══ Data for this exercise ══

## config.mk

```make
export PLATFORM = sky130hd
export DESIGN_NAME = hc595_frame_shifter_flat
export DESIGN_NICKNAME = d
export VERILOG_FILES = /design/src/rtl/hc595_frame_shifter_if.sv /design/src/rtl/hc595_frame_shifter.sv /design/src/flat_wrapper.sv
export SDC_FILE = /design/constraint.sdc
export NUM_CORES = 1
export LEC_CHECK = 0
export CAP_MARGIN = 20
export CELL_PAD_IN_SITES_DETAIL_PLACEMENT = 2
export CELL_PAD_IN_SITES_GLOBAL_PLACEMENT = 2
export CORE_MARGIN = 2
export CORE_UTILIZATION = 36
export CTS_CLUSTER_DIAMETER = 60
export DETAILED_ROUTE_END_ITERATION = 10
export PLACE_DENSITY_LB_ADDON = 0.1
export SYNTH_ARGS = -nofsm -noshare
export SYNTH_HDL_FRONTEND = slang
export SYNTH_SLANG_ARGS = --single-unit
```

## constraint.sdc

```tcl
create_clock -name clk -period 4.5 [get_ports clk]
set_input_delay 0.9 -clock clk [delete_from_list [all_inputs] [get_ports clk]]
set_output_delay 0.9 -clock clk [all_outputs]
set_load 0.01 [all_outputs]
```

## src/rtl/hc595_frame_shifter_if.sv

```systemverilog
// Frame request and 74HC595 pin bundle for hc595_frame_shifter.
//   start   : single-cycle request to send a frame
//   data_in : frame, MSB shifted first
//   busy    : frame in progress
//   done    : one-cycle pulse once the frame is latched
//   sclk    : 74HC595 SHCP (shift clock)
//   sdata   : 74HC595 DS (serial data)
//   rclk    : 74HC595 STCP (storage latch)
// master: the requester, which also observes the pins. slave: the shifter.
interface hc595_frame_shifter_if #(
  parameter int unsigned FRAME_W = 16
);
  logic               start;
  logic [FRAME_W-1:0] data_in;
  logic               busy;
  logic               done;
  logic               sclk;
  logic               sdata;
  logic               rclk;

  modport master (
    output start,
    output data_in,
    input  busy,
    input  done,
    input  sclk,
    input  sdata,
    input  rclk
  );

  modport slave (
    input  start,
    input  data_in,
    output busy,
    output done,
    output sclk,
    output sdata,
    output rclk
  );
endinterface

```

## src/rtl/hc595_frame_shifter.sv

```systemverilog
// Serial output stage for a daisy-chained pair of 74HC595 shift registers.
// On an accepted start the 16-bit frame is captured and shifted out MSB-first
// on sdata/sclk, then latched with an rclk pulse and flagged with done.
// sclk half-period and rclk width are CLK_DIV clk cycles (legal 1..255).
// Ports:
//   clk : system clock
//   rst : synchronous, active-high reset
//   bus : slave side of hc595_frame_shifter_if (start, data_in, busy, done,
//         sclk, sdata, rclk)
// Every pin is driven straight from a flop; the flop inputs are decoded from
// the next state so pins change on the same edge as the state.
module hc595_frame_shifter #(
  parameter int unsigned CLK_DIV = 4,
  parameter int unsigned FRAME_W = 16
) (
  input logic                   clk,
  input logic                   rst,
  hc595_frame_shifter_if.slave  bus
);

  localparam logic [2:0] StIdle    = 3'd0;
  localparam logic [2:0] StShiftLo = 3'd1;
  localparam logic [2:0] StShiftHi = 3'd2;
  localparam logic [2:0] StLatch   = 3'd3;
  localparam logic [2:0] StDone    = 3'd4;

  localparam logic [7:0] TickMax   = 8'(CLK_DIV - 1);
  localparam logic [3:0] LastBit   = 4'(FRAME_W - 1);

  logic [2:0]         state_q, state_d;
  logic [7:0]         tick_q, tick_d;
  logic [3:0]         bit_cnt_q, bit_cnt_d;
  logic [FRAME_W-1:0] shreg_q, shreg_d;
  logic               sdata_q, sdata_d;
  logic               busy_q, busy_d;
  logic               done_q, done_d;
  logic               sclk_q, sclk_d;
  logic               rclk_q, rclk_d;

  always_comb begin
    state_d   = state_q;
    tick_d    = tick_q;
    bit_cnt_d = bit_cnt_q;
    shreg_d   = shreg_q;
    sdata_d   = sdata_q;

    case (state_q)
      StIdle: begin
        if (bus.start) begin
          shreg_d   = bus.data_in;
          sdata_d   = bus.data_in[FRAME_W-1];
          bit_cnt_d = 4'd0;
          tick_d    = 8'd0;
          state_d   = StShiftLo;
        end
      end
      StShiftLo: begin
        if (tick_q == TickMax) begin
          tick_d  = 8'd0;
          state_d = StShiftHi;
        end else begin
          tick_d = tick_q + 8'd1;
        end
      end
      StShiftHi: begin
        if (tick_q == TickMax) begin
          tick_d = 8'd0;
          if (bit_cnt_q == LastBit) begin
            state_d = StLatch;
          end else begin
            // Next bit is presented on the falling sclk edge so it is stable
            // for a full half-period before the following rising edge.
            bit_cnt_d = bit_cnt_q + 4'd1;
            shreg_d   = {shreg_q[FRAME_W-2:0], 1'b0};
            sdata_d   = shreg_q[FRAME_W-2];
            state_d   = StShiftLo;
          end
        end else begin
          tick_d = tick_q + 8'd1;
        end
      end
      StLatch: begin
        if (tick_q == TickMax) begin
          tick_d  = 8'd0;
          state_d = StDone;
        end else begin
          tick_d = tick_q + 8'd1;
        end
      end
      StDone: begin
        state_d = StIdle;
      end
      default: begin
        state_d = StIdle;
      end
    endcase

    busy_d = (state_d != StIdle);
    sclk_d = (state_d == StShiftHi);
    rclk_d = (state_d == StLatch);
    done_d = (state_d == StDone);
  end

  always_ff @(posedge clk) begin
    if (rst) begin
      state_q   <= StIdle;
      tick_q    <= 8'd0;
      bit_cnt_q <= 4'd0;
      shreg_q   <= '0;
      sdata_q   <= 1'b0;
      busy_q    <= 1'b0;
      done_q    <= 1'b0;
      sclk_q    <= 1'b0;
      rclk_q    <= 1'b0;
    end else begin
      state_q   <= state_d;
      tick_q    <= tick_d;
      bit_cnt_q <= bit_cnt_d;
      shreg_q   <= shreg_d;
      sdata_q   <= sdata_d;
      busy_q    <= busy_d;
      done_q    <= done_d;
      sclk_q    <= sclk_d;
      rclk_q    <= rclk_d;
    end
  end

  assign bus.busy  = busy_q;
  assign bus.done  = done_q;
  assign bus.sclk  = sclk_q;
  assign bus.sdata = sdata_q;
  assign bus.rclk  = rclk_q;

endmodule
```

## src/flat_wrapper.sv

```systemverilog
// flat-port wrapper written by rule: the top's interface ports become plain ports
module hc595_frame_shifter_flat 
#(
  parameter int unsigned CLK_DIV = 4,
  parameter int unsigned FRAME_W = 16
)
  (clk, rst, bus_start, bus_data_in, bus_busy, bus_done, bus_sclk, bus_sdata, bus_rclk);
  hc595_frame_shifter_if #(.FRAME_W(FRAME_W)) bus_i ();
  input logic clk;
  input logic rst;
  input wire logic [$bits(bus_i.start)-1:0] bus_start;
  input wire logic [$bits(bus_i.data_in)-1:0] bus_data_in;
  output wire logic [$bits(bus_i.busy)-1:0] bus_busy;
  output wire logic [$bits(bus_i.done)-1:0] bus_done;
  output wire logic [$bits(bus_i.sclk)-1:0] bus_sclk;
  output wire logic [$bits(bus_i.sdata)-1:0] bus_sdata;
  output wire logic [$bits(bus_i.rclk)-1:0] bus_rclk;
  assign bus_i.start = bus_start;
  assign bus_i.data_in = bus_data_in;
  assign bus_busy = bus_i.busy;
  assign bus_done = bus_i.done;
  assign bus_sclk = bus_i.sclk;
  assign bus_sdata = bus_i.sdata;
  assign bus_rclk = bus_i.rclk;
  hc595_frame_shifter #(.CLK_DIV(CLK_DIV), .FRAME_W(FRAME_W)) u_core (.clk(clk), .rst(rst), .bus(bus_i));
endmodule
```

==> metrics.txt <==
depth of the CTS H-tree=2; IO Port Bufs=23; placer's final routability congestion estimate=0.773; Max IR drop VDD=0.196 mV; main combinational cell family by area after synthesis=simple AND/OR/NAND/NOR gates; TritonCTS Buffers=5; critical path type=input pin to register; Routed Antenna Nets=0; largest cells by area after synthesis=dfxtp_1, mux2i_1, a211oi_2; via/cell ratio=5.63; root buffer cell=clkbuf_8; first-pass GRT wire length=7.46 mm; Post-Syn Area=1680 µm²; most common cell after layout, fill and taps aside=dfxtp_1; grt ovf=0; top_reg_cell synth=dfxtp_1; CP Max Fanout=31; Adder-Cell Fraction of Synth Area=1.49%; area delta synth->final=21.4%; leakage=0.786 nW; CTS clk-pin slew, worst paths=0.07 ns; status=finished clean; Pwr Total=0.678 mW; Residual DRC=0; largest net degree at the start of global routing=32; Fin. Hold Viols=0; routed length per instance=17.5 µm; Slowest cell on crit path=or4b_2; multiplexer share of the synthesized area=9.63%; XOR/XNOR Fraction of Synth Area=3.66%; I/O pins=24; Total Wirelength=4.35 mm; TritonCTS clock tree=yes; CTS Sinks=35; GRT Util Overall=18.6%; placed insts=240; area of the multi-input gates=915 µm²; synthesis-stage register bit count=35; Register Area=701 µm²; Synth Warn #=0; CP Depth=6; CP top delay family=buffers and inverters; average size of a mapped cell=9.68 µm²; CP bufs+invs=2; Via Count=1395; Synth async-reset ratio=0%; CP cell instances=clkdlybuf4s50_1 -> or4b_2 -> o41ai_4 -> buf_4 -> nor2_1 -> a211oi_2; initial antenna violation count=0; most frequent cells in the layout=dfxtp_1, nor2_1, clkdlybuf4s50_1; Mapped Cells=173; Yosys top cell area share=41.8%; Tmin final=2.70 ns; Yosys top cell by area=dfxtp_1; hpwl dp=3.07 mm; critical path data arrival time=2.90 ns; Critical Path Source Type=input pin; fin. max-slew vios=0; WHS Path Cells=2; synth unique cells=39; Worst Max-Slew Pin Slew=0.935 ns; Pwr per Cell Area=333 nW/µm²; Max clock buf depth=2; Rows=24; final layout net count=216; vias in the first global route=1495; syn_nets=194; Pre-antenna DRT Iters=4; CP required=4.70 ns; Initial DRC Count=54; RSZ-0062 raised after global routing=false; clk_lat worst skew=0.29 ns; CP Capture Type=register; Post-synth EDFFs=0; Post-Synth Simple-Gate Area=22.8%; Die Wd=72.2 µm; slowest stage delay, CP=0.70 ns; Initial Utilization=38.0%; Final Non-Filler Cells=248; sequential-to-total area share from yosys stat=41.8%; Die ar.=5220 µm²; Final setup viols=0; total core area=4410 µm²; Max-Cap Viols=0; TNS Setup=0 ns; Layout fillers=464; worst reg2reg path depth=5; Max Clock Freq=370 MHz; CTS Hold Bufs=0; die height=72.2 µm; Post-CTS Setup Bufs=0; CTS resizes=0; Hold Path Class=register to register; Final Cycle Share=60.0%; slew margin rel.=37.7%; skew final=0.00345 ns; share of post-route cells with drive strength above 1=12.2%; # diodes=0; Compound-Gate Fraction of Synth Area=17.0%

═══

** What you should do **
Scan the entries for lines holding the string "pulse", then copy every one of them.

** Answer to the problem **
//   done    : one-cycle pulse once the frame is latched
// on sdata/sclk, then latched with an rclk pulse and flagged with done.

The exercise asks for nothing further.